X = pd.DataFrame(wine.data)
y = wine.target
#Split the data into test and training data
X_train, X_test, y_train, y_test = train_test_split(X, y, random_state=0)

#Scale the data (For better results when classifying)
scaler = MinMaxScaler()
X_train = scaler.fit_transform(X_train)
X_test = scaler.transform(X_test)

#Assemble to arrays that contain accuracies:

#Accuracy within the classification of the training data
accTrainSet = []
#Accuracy when operating on the test data
accTestSet = []

for i in range(len(feature_names)):
    #Todo: Truncate i SV, calculate U_k*S_k and store the result in the matrix X 
    k = 13-i
    U_trunc, S_trunc, Vt_trunc = truncate(U, S, Vt, k)
    X = pd.DataFrame(U_trunc @ np.diag(S_trunc))
    
    X_train, X_test, y_train, y_test = train_test_split(X, y, random_state=0)
    scaler = MinMaxScaler()
    X_train = scaler.fit_transform(X_train)
    X_test = scaler.transform(X_test)
    svm = SVC()
    svm.fit(X_train, y_train)
    accTrainSet.append(svm.score(X_train,y_train))
    accTestSet.append(svm.score(X_test,y_test))
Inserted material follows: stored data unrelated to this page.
## src/rtl/amu_pkg.sv

```systemverilog
package amu_pkg;

   typedef enum logic [1:0] {
      AMU_Y_B    = 2'b00,
      AMU_Y_NB   = 2'b01,
      AMU_Y_ZERO = 2'b10,
      AMU_Y_ONES = 2'b11
   } amu_ysel_e;

   localparam int AMU_SEL_W = 2;

   function automatic logic amu_pick_bit(input amu_ysel_e s, input logic b);
      case (s)
         AMU_Y_B:    amu_pick_bit = b;
         AMU_Y_NB:   amu_pick_bit = ~b;
         AMU_Y_ZERO: amu_pick_bit = 1'b0;
         default:    amu_pick_bit = 1'b1;
      endcase
   endfunction

endpackage

```

## src/rtl/amu_operand_sel.sv

```systemverilog
module amu_operand_sel
   import amu_pkg::*;
#(
   parameter int WIDTH = 8
) (
   input  logic [WIDTH-1:0]     b_word,
   input  logic [AMU_SEL_W-1:0] sel,
   output logic [WIDTH-1:0]     y_word
);

   localparam int LAST = WIDTH - 1;

   if (WIDTH < 1) begin : g_bad_width
      $error("amu_operand_sel: WIDTH must be at least 1");
   end

   amu_ysel_e sel_e;
   assign sel_e = amu_ysel_e'(sel);

   for (genvar i = 0; i <= LAST; i++) begin : g_bit
      logic y_bit;
      always_comb begin
         y_bit = amu_pick_bit(sel_e, b_word[i]);
      end
      assign y_word[i] = y_bit;
   end

   always_comb begin
      case (sel_e)
         AMU_Y_B:    assert_ysel_b_R1:    assert (y_word == b_word);
         AMU_Y_NB:   assert_ysel_nb_R1:   assert (y_word == ~b_word);
         AMU_Y_ZERO: assert_ysel_zero_R1: assert (y_word == '0);
         default:    assert_ysel_ones_R1: assert (y_word == '1);
      endcase
   end

endmodule

```

## src/rtl/amu_full_adder.sv

```systemverilog
module amu_full_adder (
   input  logic x,
   input  logic y,
   input  logic ci,
   output logic s,
   output logic co
);

   logic half;
   assign half = x ^ y;
   assign s    = half ^ ci;
   assign co   = (x & y) | (half & ci);

   always_comb begin
      assert_fa_sum_R1: assert ({co, s} == ({1'b0, x} + {1'b0, y} + {1'b0, ci}));
   end

endmodule

```

## src/rtl/amu_ripple_chain.sv

```systemverilog
module amu_ripple_chain #(
   parameter int WIDTH = 8
) (
   input  logic [WIDTH-1:0] x_word,
   input  logic [WIDTH-1:0] y_word,
   input  logic             c_first,
   output logic [WIDTH-1:0] s_word,
   output logic             c_last
);

   localparam int NCARRY = WIDTH + 1;

   if (WIDTH < 1) begin : g_bad_width
      $error("amu_ripple_chain: WIDTH must be at least 1");
   end

   logic [NCARRY-1:0] carry;
   assign carry[0] = c_first;

   for (genvar i = 0; i < WIDTH; i++) begin : g_stage
      amu_full_adder u_fa (
         .x  (x_word[i]),
         .y  (y_word[i]),
         .ci (carry[i]),
         .s  (s_word[i]),
         .co (carry[i+1])
      );
   end

   assign c_last = carry[NCARRY-1];

   always_comb begin
      assert_chain_sum_R8: assert ({c_last, s_word} ==
                                   ({1'b0, x_word} + {1'b0, y_word} + {{WIDTH{1'b0}}, c_first}));
   end

endmodule

```

## src/rtl/amu_arith_unit.sv

```systemverilog
module amu_arith_unit
   import amu_pkg::*;
#(
   parameter int WIDTH = 8
) (
   input  logic [WIDTH-1:0] a_in,
   input  logic [WIDTH-1:0] b_in,
   input  logic [1:0]       op_sel,
   input  logic             carry_in,
   output logic [WIDTH-1:0] d_out,
   output logic             carry_out
);

   localparam int EXT_W = WIDTH + 1;

   if (WIDTH < 1) begin : g_bad_width
      $error("amu_arith_unit: WIDTH must be at least 1");
   end

   logic [WIDTH-1:0] y_word;

   amu_operand_sel #(.WIDTH(WIDTH)) u_sel (
      .b_word (b_in),
      .sel    (op_sel),
      .y_word (y_word)
   );

   amu_ripple_chain #(.WIDTH(WIDTH)) u_chain (
      .x_word  (a_in),
      .y_word  (y_word),
      .c_first (carry_in),
      .s_word  (d_out),
      .c_last  (carry_out)
   );

   logic [EXT_W-1:0] a_ext, b_ext, c_ext, nb_ext;
   assign a_ext  = {1'b0, a_in};
   assign b_ext  = {1'b0, b_in};
   assign nb_ext = {1'b0, ~b_in};
   assign c_ext  = {{WIDTH{1'b0}}, carry_in};

   always_comb begin
      case (op_sel)
         2'b00: begin
            assert_add_R2: assert ({carry_out, d_out} == a_ext + b_ext + c_ext);
         end
         2'b01: begin
            if (carry_in) begin
               assert_sub_R3: assert (d_out == WIDTH'(a_in - b_in) && carry_out == (a_in >= b_in));
            end else begin
               assert_subb_R4: assert (d_out == WIDTH'(a_in - b_in - 1'b1) && carry_out == (a_in > b_in));
            end
         end
         2'b10: begin
            assert_inc_R5: assert ({carry_out, d_out} == a_ext + c_ext);
         end
         default: begin
            if (carry_in) begin
               assert_pass_R6: assert (d_out == a_in && carry_out);
            end else begin
               assert_dec_R6: assert (d_out == WIDTH'(a_in - 1'b1) && carry_out == (a_in != '0));
               if (a_in == '0) begin
                  assert_dec_zero_R7: assert (d_out == '1 && !carry_out);
               end
            end
         end
      endcase
   end

endmodule

```

## config.mk

```make
export PLATFORM = sky130hd
export DESIGN_NAME = amu_arith_unit
export DESIGN_NICKNAME = d
export VERILOG_FILES = /design/src/rtl/amu_pkg.sv /design/src/rtl/amu_operand_sel.sv /design/src/rtl/amu_full_adder.sv /design/src/rtl/amu_ripple_chain.sv /design/src/rtl/amu_arith_unit.sv
export SDC_FILE = /design/constraint.sdc
export NUM_CORES = 1
export LEC_CHECK = 0
export ABC_CLOCK_PERIOD_IN_PS = 3500
export BUFFER_PORTS_ARGS = -buffer_cell sky130_fd_sc_hd__clkbuf_2
export CAP_MARGIN = 20
export CORE_AREA = 4 4 41 43
export DETAILED_ROUTE_END_ITERATION = 7
export DIE_AREA = 0 0 45 47
export PLACE_DENSITY = 0.7
export SLEW_MARGIN = 20
export SYNTH_ARGS = -nofsm -noshare
export SYNTH_HDL_FRONTEND = slang
export SYNTH_SLANG_ARGS = --single-unit
```

## constraint.sdc

```tcl
create_clock -name vclk -period 3.5
set_input_delay 0 -clock vclk [all_inputs]
set_output_delay 0 -clock vclk [all_outputs]
set_load 0.05 [all_outputs]
```

==> run summary, run 1 <==
Status = completed
Fmax = 297 MHz
Final Hold Violating Endpoints = 0
Switching Fraction = 69.4%
Routed Antenna Nets = 0
Die ar. = 2120 µm²
Final setup fails = 0
Routability congestion estimate = 0.621
Vias per cell = 4.01
Seq. cell area = 0 µm²
WP buf/inv = 4
Pint = 66.3 µW
Antenna Cells = 0
Top delay family on crit path = adder cells
First-pass GRT wire length = 1330 µm
Initial DRC Count = 0
VDD IR max = 0.192 mV
Via count of the first global-routing pass = 337
Total power = 217 µW
Tcrit/Tclk final = 96.2%
Worst hold-check path type = in -> out
Layout cell share with drive strength beyond 1 = 58.8%
Worst Path Required = 3500 ps
Syn nets = 74
Leakage = 0.000301 µW
TNS Setup = 0 ps
Synth Cell Area = 398 µm²
GRT overflow = 0
DP HPWL = 761 µm
Initial antenna violation count = 0
WS Path Type = in -> out
DR pass1 iterations = 1
CP Max Fanout = 2
Post-cts hold buffer count = 0
RSZ-0062 raised after global routing = false
Clock share of power = 0%
Max-cap violation count = 0
Placed insts = 83
Critical Path Start Type = primary input
Synthesized netlist cell count = 47
Net load switching power = 151 µW
All-Layer GR Usage = 8.60%
Max stage delay on crit path = 420 ps
Worst path most repeated cell = fa_2
Port bufs = 28
Arr. time, crit path = 3370 ps
# nets final = 97
Wire per inst = 10.3 µm
Drc violations = 0
Row Count = 13
Worst slew pin tran = 283 ps
Final Max Slew Viols = 0
Nature of the critical path endpoint = output pin
Cell Pwr Density = 387 nW/µm²
# IOs = 28
Mean Syn Cell Area = 8.47 µm²
Core region area = 1300 µm²
Combinational Power Share = 100.0%
Area grow syn2layout = 40.9%
Largest net degree at the start of global routing = 8
Via count = 333
Tmin final = 3370 ps
Finished Layout Cells = 83
Die Y = 47 µm
Synth area leader = fa_1
Post-synth top area share = 40.3%
Sequential share of power = 0%
Synth unique cells = 7
Hold WS = 431 ps
Num sequential = 0
Die X = 45 µm
Critical-path top delay cell = fa_1
Max-slew headroom = 81.2%
Post-Route WL = 859 µm
CLK BUF = 0
Main area contributors after synthesis = fa_1, xnor2_1, buf_4
Worst-path cell chain = clkbuf_2, nand2b_4, xnor2_4, fa_2, inv_1, fa_2, fa_2, fa_2, fa_2, fa_2, fa_2, inv_2, fa_1, buf_8
Initial Util = 30.6%
Ys Warns = 0
Post-synthesis sequential area ratio = 0%
## power by group through the flow
stage | logic, µW | clock network, µW | registers, µW
after detailed placement | 200 | 0 | 0
final | 217 | 0 | 0
after floorplan | 190 | 0 | 0
after global routing | 232 | 0 | 0
after CTS | 210 | 0 | 0
after global placement | 195 | 0 | 0
## placed cells by master, fill, tap and decap left out, drive strengths merged
cell type,netlist,layout
buf,9,3
nand2b,2,2
clkbuf,0,27
fa,8,8
nor2b,6,6
xnor2,8,8
inv,14,14
## worst min-delay path, stage by stage
cell and delay [ps]:
clkbuf_2 80, fa_1 190, buf_8 150
## timing repair
item / CTS / global route
cloned: 0 / 0
setup endpoints to repair: 2 / 1
buffers inserted: 0 / 0
gates resized for setup: 7 / 7
pin swaps: 1 / 3
## stage by stage
stage	utilization [%]	area, µm²	setup WS, ps
6_report	43.1	561	134
5_1_grt	43.1	561	14.7
4_1_cts	41.0	533	-28.3
3_5_place_dp	38.9	507	-288
3_3_place_gp	38.9	507	-166
2_1_floorplan	-	398	23.2
## synth_stat cells
cell type,count
inv_1,14
nor2b_1,6
nand2b_1,2
xnor2_1,8
buf_2,1
buf_4,8
fa_1,8
## per-layer routing
metal	track usage, %	share of wire (%)	up-vias
met4	0	0	0
met5	0	0	-
met3	2.68	15	0
met1	7.91	29	150
met2	18.9	56	22
li1	-	-	161
## cell families after synthesis
group / after synthesis / share of synthesized area (%)
adder cells (fa/ha/maj): 8 / 40.3
buffers and inverters: 23 / 29.6
XOR/XNOR: 8 / 17.6
AND/OR/NAND/NOR: 8 / 12.6
## path summary, 6_finish.rpt
path | start | endpoint | slack [ps] | depth (start not counted)
worst min-delay path | a_in[7] | d_out[7] | 430 | 3
worst max-delay path | op_sel[1] | d_out[7] | 130 | 14
## area by class of cell
class	instances	area (µm²)
fillers	148	741
multi-input cells	24	324
repair buffers	30	165
inverters	14	52.6
well taps	15	18.8
(Power assumes the default switching activity.)
==> run 2: changes to the inputs <==
ABC_CLOCK_PERIOD_IN_PS = 3400   (was 3500)
PLACE_DENSITY = 0.67   (was 0.7)
clock period = 3.4 ns   (was 3.5 ns; I/O delays follow)
==> run 2 against run 1 <==
Net effect: cell count is the same; sequential share of layout area did not move; utilization fell by 0.38 points; clock-buffer cell count stayed put; via count shrank 3.0%; global-route usage fell by 1.9 points; first-iteration DRC count up 2; non-clock buffer count is the same; highest routed layer unchanged.
==> run summary, run 2 (same netlist as run 1, synthesis figures left out) <==
Status = completed
Antenna Cells = 0 (unchanged)
Die X = 45 µm (unchanged)
Most frequent cells in the layout = clkbuf_2, inv_1, xnor2_1, fa_2, nor2b_1
Final Util = 42.7% (-0.38 points)
Area grow syn2layout = 39.6%
Vias per cell = 3.89 (-3.0%)
CLK BUF = 0 (unchanged)
Placed insts = 83 (unchanged)
CP Max Fanout = 2 (unchanged)
All-Layer GR Usage = 6.69% (-1.9 points)
Max-slew headroom = 81.5% (+0.26 points)
DP HPWL = 653 µm (-14%)
Via count = 323 (-3.0%)
Initial DRC Count = 2 (+2)
Top delay family on crit path = adder cells
Num sequential = 0 (unchanged)
Fmax = 301 MHz
WS Path Type = in -> out
Row Count = 13 (unchanged)
Worst-path cell chain = buf_6, nand2b_4, xnor2_2, fa_2, inv_2, fa_2, fa_2, fa_2, fa_2, fa_2, fa_2, inv_2, fa_1, buf_8
Routability congestion estimate = 0.607 (-2.3%)
Max-cap violation count = 0 (unchanged)
Die Y = 47 µm (unchanged)
RSZ-0062 raised after global routing = true
Finished Layout Cells = 83 (unchanged)
Port bufs = 28 (unchanged)
Placed Instance Area = 517 µm² (+2.0%)
VDD IR max = 0.189 mV (-1.5%)
WP buf/inv = 4 (unchanged)
M1 wire length = 225 µm (-8.9%)
Final Max Slew Viols = 0 (unchanged)
Arr. time, crit path = 3330 ps (-40 ps)
Final setup fails = 0 (unchanged)
DR top layer = met3
First-pass GRT wire length = 1110 µm (-17%)
GRT overflow = 0 (unchanged)
# nets final = 97 (unchanged)
Setup bufs post-CTS = 0 (unchanged)
Critical-path top delay cell = fa_1
Worst path most repeated cell = fa_2
Via count of the first global-routing pass = 302 (-10%)
DR pass1 iterations = 2 (+1)
Hold path depth = 3 (unchanged)
Met2 WL = 316 µm (-34%)
Core region area = 1300 µm² (unchanged)
Initial antenna violation count = 0 (unchanged)
Max stage delay on crit path = 410 ps (about the same)
Wire per inst = 8.11 µm (-22%)
Nature of the critical path endpoint = output pin
Worst slew pin tran = 279 ps (-3.94 ps)
Worst Path Required = 3400 ps (-100 ps)
Leakage = 0.000301 µW (-0.30%)
Most common cell after layout, fill and taps aside = clkbuf_2
Die ar. = 2120 µm² (unchanged)
WHS Endpoint = d_out[7]
Seq. cell area = 0 µm² (unchanged)
Initial Util = 30.6% (unchanged)
WL met3 = 130 µm (+0.78%)
Worst hold-check path type = in -> out
Drc violations = 0 (unchanged)
Hold Startpoint = a_in[7]
Largest net degree at the start of global routing = 8 (unchanged)
Post-Route WL = 673 µm (-22%)
Final Hold Violating Endpoints = 0 (unchanged)
Cell Pwr Density = 391 nW/µm² (+1.1%)
# IOs = 28 (unchanged)
Layout Cell Area excl Fill = 556 µm² (-0.89%)
Critical Path Start Type = primary input
Fillcell total = 138 (-6.8%)
Routed Antenna Nets = 0 (unchanged)
Tmin final = 3330 ps
Tcrit/Tclk final = 97.8%
Layout cell share with drive strength beyond 1 = 60.3% (+1.5 points)
[run 2: changes by cell type in the layout (fill, tap and decap cells not counted)]
cell,change
buf_6,+1
xnor2_4,-1
xnor2_2,+1
inv_1,-1
clkbuf_2,-1
inv_2,+1
[run 2: how the worst max path moves through the flow]
stage | startpoint | endpoint | slack, ps | cells past startpoint
after global routing | op_sel[1] | d_out[7] | -60 | 14
after detailed placement | op_sel[1] | d_out[7] | -230 | 14
after CTS | op_sel[1] | d_out[7] | 8 | 14
final | op_sel[1] | d_out[7] | 70 | 14
after global placement | op_sel[1] | d_out[7] | -170 | 14
after floorplan | op_sel[0] | d_out[7] | 30 | 13
[run 2: layer usage]
layer	vias to the layer above	GRT usage (%)
met5	-	0
met2	21	13.3
met4	0	0
li1	160	-
met1	142	7.44
met3	0	1.92
[run 2: layout make-up]
| type | count | area, µm² | share of cell area, % |
|---|---|---|---|
| multi-input cells | 24 | 313 | 56.3 |
| repair buffers | 30 | 171 | 30.9 |
| inverters | 14 | 52.6 | 9.46 |
| well taps | 15 | 18.8 | 3.38 |
[run 2: where the power goes]
| group | switching [µW] | internal (µW) | total (µW) |
|---|---|---|---|
| registers | 0 | 0 | 0 |
| clock network | 0 | 0 | 0 |
| logic | 151 | 66.1 | 217 |
| total | 151 | 66.1 | 217 |
[run 2: what timing repair did]
action	CTS	global route
endpoints found under the setup margin	1	1
gates cloned	0	0
hold buffers	0	0
pin swaps	0	2
gates resized for setup	6	7
[run 2: worst min-delay path, delay by kind of cell]
kind	cells	cell delay [ps]
buffers and inverters	2	240
adder cells (fa/ha/maj)	1	190
[run 2: metrics by stage]
stage	TNS, ps	setup WS (ps)	hold WS, ps	total power, µW
2_1_floorplan	0	25.8	313	201
3_3_place_gp	-175	-175	508	203
3_5_place_dp	-226	-226	513	204
4_1_cts	0	7.75	452	214
5_1_grt	-62.0	-62.0	449	236
6_report	0	74.3	426	217
==> run 3: changes to the inputs <==
REMOVE_ABC_BUFFERS = 1   (was not set)
==> run 3 against run 2 <==
Net effect: hold slack improved by 1.4 ps; cell area grew 2.0%; sequential share of layout area unchanged; sequential cell count did not move.
==> run summary, run 3 (same netlist as run 1, synthesis figures left out) <==
Finished Layout Cells = 83 (unchanged)
Initial Util = 30.6% (unchanged)
# IOs = 28 (unchanged)
Die X = 45 µm (unchanged)
Core region area = 1300 µm² (unchanged)
Die ar. = 2120 µm² (unchanged)
Max-slew headroom = 81.2% (-0.28 points)
Via count = 324 (+0.31%)
Routed Antenna Nets = 0 (unchanged)
Post-cts hold buffer count = 0 (unchanged)
Drc violations = 0 (unchanged)
Row Count = 13 (unchanged)
Worst slew pin tran = 283 ps (+4.23 ps)
Layout cell share with drive strength beyond 1 = 60.3% (unchanged)
# nets final = 97 (unchanged)
Worst hold-check path type = in -> out
Largest net degree at the start of global routing = 8 (unchanged)
VDD IR max = 0.212 mV (+12%)
Nature of the critical path endpoint = output pin
All-Layer GR Usage = 7.17% (+0.48 points)
Initial DRC Count = 0 (-2)
Critical Path Start Type = primary input
Port bufs = 28 (unchanged)
CLK BUF = 0 (unchanged)
Wire per inst = 9.70 µm (+20%)
First-pass GRT wire length = 1180 µm (+6.2%)
Max-cap violation count = 0 (unchanged)
Tcrit/Tclk final = 98.5% (+0.72 points)
Most common cell after layout, fill and taps aside = clkbuf_2
Post-Route WL = 805 µm (+20%)
Final Max Slew Viols = 0 (unchanged)
WS Path Type = in -> out
Arr. time, crit path = 3350 ps (+20 ps)
Antenna Cells = 0 (unchanged)
Area grow syn2layout = 42.5%
Final Hold Violating Endpoints = 0 (unchanged)
DR pass1 iterations = 1 (-1)
Final setup fails = 0 (unchanged)
Initial antenna violation count = 0 (unchanged)
GRT overflow = 0 (unchanged)
Num sequential = 0 (unchanged)
DP HPWL = 693 µm (+6.1%)
RSZ-0062 raised after global routing = true
Routability congestion estimate = 0.630 (+3.8%)
Placed insts = 83 (unchanged)
Fmax = 299 MHz (-0.73%)
TNS Setup = 0 ps (unchanged)
Worst Path Required = 3400 ps (about the same)
Vias per cell = 3.90 (+0.31%)
Status = completed
Die Y = 47 µm (unchanged)
Cell Pwr Density = 392 nW/µm² (about the same)
Via count of the first global-routing pass = 320 (+6.0%)
Setup bufs post-CTS = 0 (unchanged)
CP Max Fanout = 2 (unchanged)
Tmin final = 3350 ps (+24.3 ps)
Hold WS = 427 ps (+1.36 ps)
Seq. cell area = 0 µm² (unchanged)
Most frequent cells in the layout = clkbuf_2, inv_1, xnor2_1, fa_2, nor2b_1
Leakage = 0.000302 µW (+0.58%)
## run 3: cell counts in the layout (fill, tap and decap cells not counted)
No cell type changed its count.
## run 3: repair_timing
item | 4_1_cts | 5_1_grt
cloned | 0 | 0
setup endpoints to repair | 2 | 1
pin swaps | 2 | 2
gates resized for setup | 11 | 5
## run 3: where the power goes
| part | switching (µW) | leakage (µW) | internal (µW) | total, µW |
|---|---|---|---|---|
| logic | 154 | 0.000302 | 68.2 | 222 |
| registers | 0 | 0 | 0 | 0 |
| clock network | 0 | 0 | 0 | 0 |
| total | 154 | 0.000302 | 68.2 | 222 |
## run 3: worst paths after layout
check | start | endpoint | slack (ps) | cells past startpoint
worst max-delay path | op_sel[1] | d_out[7] | 50 | 14
worst min-delay path | a_in[7] | d_out[7] | 430 | 3
## run 3: metal layers
| layer | GRT usage (%) | up-vias | share of wire, % |
|---|---|---|---|
| li1 | - | 160 | - |
| met1 | 9.53 | 142 | 35 |
| met2 | 12.4 | 22 | 52 |
| met3 | 1.92 | 0 | 13 |
| met4 | 0 | 0 | 0 |
| met5 | 0 | - | 0 |
## run 3: worst max-delay path: stages
cell and delay, ps:
buf_6 90, nand2b_4 150, xnor2_4 150, fa_2 220, inv_2 40, fa_2 330
fa_2 340, fa_2 340, fa_2 340, fa_2 350, fa_2 340, inv_2 60
fa_1 410, buf_8 170
## run 3: metrics by stage
step	util, %	worst slack (ps)	area [µm²]	power (µW)
finish	43.6	50.0	567	222
global route	43.6	-55.1	567	240
CTS	42.1	11.3	548	217
detailed placement	38.9	-291	507	203
global placement	38.9	-249	507	201
floorplan	-	-27.5	333	159
## run 3: cell type report
cell class                 instances  area, µm²
timing repair buffer              30        171
fill                             152        734
inverter                          14       52.6
tap                               15       18.8
multi-input combinational         24        324
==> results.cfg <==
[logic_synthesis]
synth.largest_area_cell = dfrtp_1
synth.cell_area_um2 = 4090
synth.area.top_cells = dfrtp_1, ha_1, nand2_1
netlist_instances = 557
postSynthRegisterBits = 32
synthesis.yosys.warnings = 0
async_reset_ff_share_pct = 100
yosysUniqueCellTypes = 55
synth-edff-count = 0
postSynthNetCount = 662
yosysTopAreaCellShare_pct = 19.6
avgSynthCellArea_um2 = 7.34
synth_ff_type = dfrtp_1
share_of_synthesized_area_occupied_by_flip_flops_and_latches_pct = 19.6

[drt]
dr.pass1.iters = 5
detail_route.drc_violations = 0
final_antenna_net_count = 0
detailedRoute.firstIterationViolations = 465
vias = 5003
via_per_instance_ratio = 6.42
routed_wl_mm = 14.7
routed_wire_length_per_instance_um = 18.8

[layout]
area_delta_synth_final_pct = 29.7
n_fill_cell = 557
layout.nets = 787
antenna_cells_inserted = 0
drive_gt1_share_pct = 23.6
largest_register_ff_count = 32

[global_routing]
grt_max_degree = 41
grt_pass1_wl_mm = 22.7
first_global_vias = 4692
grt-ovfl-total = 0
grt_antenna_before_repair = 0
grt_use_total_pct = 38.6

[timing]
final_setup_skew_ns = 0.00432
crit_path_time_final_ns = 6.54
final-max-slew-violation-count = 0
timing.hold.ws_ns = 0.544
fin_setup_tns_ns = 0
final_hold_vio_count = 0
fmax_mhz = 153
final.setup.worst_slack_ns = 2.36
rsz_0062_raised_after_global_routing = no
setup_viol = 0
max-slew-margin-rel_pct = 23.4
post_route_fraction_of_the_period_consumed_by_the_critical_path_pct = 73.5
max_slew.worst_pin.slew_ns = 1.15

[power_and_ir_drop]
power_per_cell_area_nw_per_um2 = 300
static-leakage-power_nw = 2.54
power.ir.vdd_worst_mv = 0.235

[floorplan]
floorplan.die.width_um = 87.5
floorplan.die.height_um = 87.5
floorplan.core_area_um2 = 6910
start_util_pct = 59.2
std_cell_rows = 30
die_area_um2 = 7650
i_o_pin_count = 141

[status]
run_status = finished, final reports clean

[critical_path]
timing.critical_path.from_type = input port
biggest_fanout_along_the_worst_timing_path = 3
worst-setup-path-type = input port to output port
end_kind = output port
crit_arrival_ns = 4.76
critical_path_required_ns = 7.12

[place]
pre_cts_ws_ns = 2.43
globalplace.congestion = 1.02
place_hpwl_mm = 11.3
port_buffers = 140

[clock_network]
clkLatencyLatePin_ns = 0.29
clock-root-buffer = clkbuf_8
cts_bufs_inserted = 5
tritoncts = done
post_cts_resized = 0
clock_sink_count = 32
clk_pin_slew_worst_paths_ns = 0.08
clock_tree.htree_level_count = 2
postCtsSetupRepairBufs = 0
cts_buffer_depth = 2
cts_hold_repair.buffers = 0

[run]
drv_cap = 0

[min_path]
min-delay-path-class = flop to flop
fig,axs = plt.subplots(1,2)
axs[0].plot(accTrainSet)
axs[0].set_xlabel("Number of truncated SV")
axs[0].set_ylabel("Accuracy on Training Set")

axs[1].plot(accTestSet)
axs[1].set_xlabel("Number of truncated SV")
axs[1].set_ylabel("Accuracy on Test Set")






Interpret the plots that contain the accuracies. How many SV can we truncate and still achieve a "good" result when classifying?